Proteins naturally present in biological samples are extremely important in medical research and their presence, absence or dysregulation can act as a marker of disease. Broadly, two approaches exist for analysis by mass spectrometry. ‘Top-down’ aims to analyse native proteins whole whilst ‘Bottom-up’ typically uses chemical or enzymatic digestions to break bonds and generate smaller peptides for mass spectrometry analysis.
Mass spectrometry imaging (MSI) – incorporating techniques such as MALDI, DESI and LD-REIMS – can provide powerful, untargeted insight into the chemical makeup of biological tissues and cells. In MSI, both “top-down” and “bottom-up” approaches can be limited by several drawbacks. The dynamic range of the proteome can limit top-down proteomic analysis, where multiple different proteins of vastly differing mass and concentration are present. In contrast, the use of liquid-phase enzyme solutions to digest samples in bottom-up approaches can delocalise analytes, bottlenecking image resolution.
Approaches which can digest samples without enzymatic/liquid reagents can conserve the resolution of typical MSI, whilst overcoming the difficulties in dynamic range typically associated with top-down proteomics.
About the innovation
The invention uses electrical current to generate a cold argon plasma, which can then be directed through a needle to generate a corona discharge. This discharge can be used to digest condensed phase samples for subsequent analysis using MSI. Digestion products include ‘classical’ abc-xyz peptide fragments, with a proposed mechanism that is more heavily reliant on free-electron or radical mediated reactions.
This invention has been applied to detect the presence/absence of a known protein in a cell lysate sample, with good success. We have also been able to detect protein which has been spiked on to biological tissue samples in a selective manner, depending on the exposure to our argon plasma digestion.
Figure 1 : MALDI-MSI heatmap of a peak at 203.172 m/z across tissues which are optionally spiked and/or exposed to the cold argon plasma setup for one minute. This ion is present only above noise in the plasma-exposed tissue spiked with the fluorescent protein mNeonGreen.

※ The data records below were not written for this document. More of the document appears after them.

<file path="config.mk">
export PLATFORM = sky130hd
export DESIGN_NAME = bit_balance_accum
export DESIGN_NICKNAME = d
export VERILOG_FILES = /design/src/rtl/bitbal_pkg.sv /design/src/rtl/bitbal_popcount.sv /design/src/rtl/bit_balance_accum.sv
export SDC_FILE = /design/constraint.sdc
export NUM_CORES = 1
export LEC_CHECK = 0
export ABC_AREA = 1
export CORE_MARGIN = 10
export CORE_UTILIZATION = 52
export CTS_CLUSTER_SIZE = 24
export DETAILED_ROUTE_END_ITERATION = 8
export GPL_TIMING_DRIVEN = 0
export PLACE_DENSITY = 0.79
export SETUP_SLACK_MARGIN = 0.1
export SLEW_MARGIN = 10
export SYNTH_ARGS = -nofsm -noshare
export SYNTH_HDL_FRONTEND = slang
export SYNTH_SLANG_ARGS = --single-unit
</file>
<file path="constraint.sdc">
create_clock -name clk -period 6.7 [get_ports clk]
set_input_delay 2.01 -clock clk [delete_from_list [all_inputs] [get_ports clk]]
set_output_delay 2.01 -clock clk [all_outputs]
set_load 0.01 [all_outputs]
</file>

In addition to the spiked tissue samples, cell lysates known to express/not express a protein (mNeonGreen), have been proven to be selectively detected using the invention.
Figure2 : MALDI-MSI heatmap of the peak at 616.18 m/z (haemoglobin) across kidney tissue samples either untreated, plasma treated, or trypsin treated. Spatial resolution is visibly improved with plasma treatment, allowing for observation in both inner and outer medulla. Plasma treatment has comparable peak intensities compared to that of trypsin treatment.
Advantages
Fast – digestion takes minutes compared to typical overnight digestion with trypsin.
Simplified sample preparation.
Condensed phase digestion – doesn’t require samples to be in the liquid phase.
Enhanced spatial resolution – analytes are not delocalized using APD, so spatial resolution in MSI is maintained.
Can be built into automated workflows for sample digestion.